_What is required_
Every line from the line containing "export SLEW_MARGIN = 10" through the final line below must be returned exactly, and no other line.

Exercise material START

$ cat config.mk
export PLATFORM = sky130hd
export DESIGN_NAME = serial_word_deserializer
export DESIGN_NICKNAME = d
export VERILOG_FILES = /design/src/rtl/deser_pkg.sv /design/src/rtl/deser_bit_counter.sv /design/src/rtl/serial_word_deserializer.sv
export SDC_FILE = /design/constraint.sdc
export NUM_CORES = 1
export LEC_CHECK = 0
export CAP_MARGIN = 30
export CELL_PAD_IN_SITES_DETAIL_PLACEMENT = 1
export CELL_PAD_IN_SITES_GLOBAL_PLACEMENT = 1
export CORE_UTILIZATION = 35
export DETAILED_ROUTE_END_ITERATION = 7
export GPL_TIMING_DRIVEN = 0
export PLACE_DENSITY = 0.69
export REMOVE_ABC_BUFFERS = 1
export SYNTH_ARGS = -nofsm -noshare
export SYNTH_HDL_FRONTEND = slang
export SYNTH_SLANG_ARGS = --single-unit
export TNS_END_PERCENT = 1
$ cat constraint.sdc
create_clock -name clk -period 1.6 [get_ports clk]
set_input_delay 0.24 -clock clk [delete_from_list [all_inputs] [get_ports clk]]
set_output_delay 0.24 -clock clk [all_outputs]
set_load 0.02 [all_outputs]
$ cat src/rtl/deser_pkg.sv
// Shared types and helpers for the serial word deserializer.
package deser_pkg;

  typedef enum logic [1:0] {
    IDLE  = 2'd0,
    SHIFT = 2'd1,
    DONE  = 2'd2
  } state_e;

  localparam logic MSB_FIRST = 1'b1;
  localparam logic LSB_FIRST = 1'b0;

  function automatic int cnt_w(input int n);
    return $clog2(n + 2);
  endfunction

endpackage
<file path="config.mk">
export PLATFORM = sky130hd
export DESIGN_NAME = display_scan_ctrl
export DESIGN_NICKNAME = d
export VERILOG_FILES = /design/src/rtl/display_scan_ctrl.sv
export SDC_FILE = /design/constraint.sdc
export NUM_CORES = 1
export LEC_CHECK = 0
export CAP_MARGIN = 20
export CELL_PAD_IN_SITES_DETAIL_PLACEMENT = 0
export CELL_PAD_IN_SITES_GLOBAL_PLACEMENT = 1
export CORE_ASPECT_RATIO = 1.4
export CORE_MARGIN = 8
export CORE_UTILIZATION = 39
export DETAILED_ROUTE_END_ITERATION = 7
export PLACE_DENSITY = 0.79
export SLEW_MARGIN = 10
export SYNTH_ARGS = -nofsm -noshare
export SYNTH_HDL_FRONTEND = slang
export SYNTH_SLANG_ARGS = --single-unit
</file>
<file path="constraint.sdc">
create_clock -name clk -period 2.42 [get_ports clk]
set_clock_uncertainty 0.2 [all_clocks]
set_input_delay 0.484 -clock clk [delete_from_list [all_inputs] [get_ports clk]]
set_output_delay 0.484 -clock clk [all_outputs]
set_load 0.02 [all_outputs]
</file>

Exercise material END

_Solution_
export SLEW_MARGIN = 10
export SYNTH_ARGS = -nofsm -noshare
export SYNTH_HDL_FRONTEND = slang
export SYNTH_SLANG_ARGS = --single-unit
</file>
<file path="constraint.sdc">
create_clock -name clk -period 2.42 [get_ports clk]
set_clock_uncertainty 0.2 [all_clocks]
set_input_delay 0.484 -clock clk [delete_from_list [all_inputs] [get_ports clk]]
set_output_delay 0.484 -clock clk [all_outputs]
set_load 0.02 [all_outputs]
</file>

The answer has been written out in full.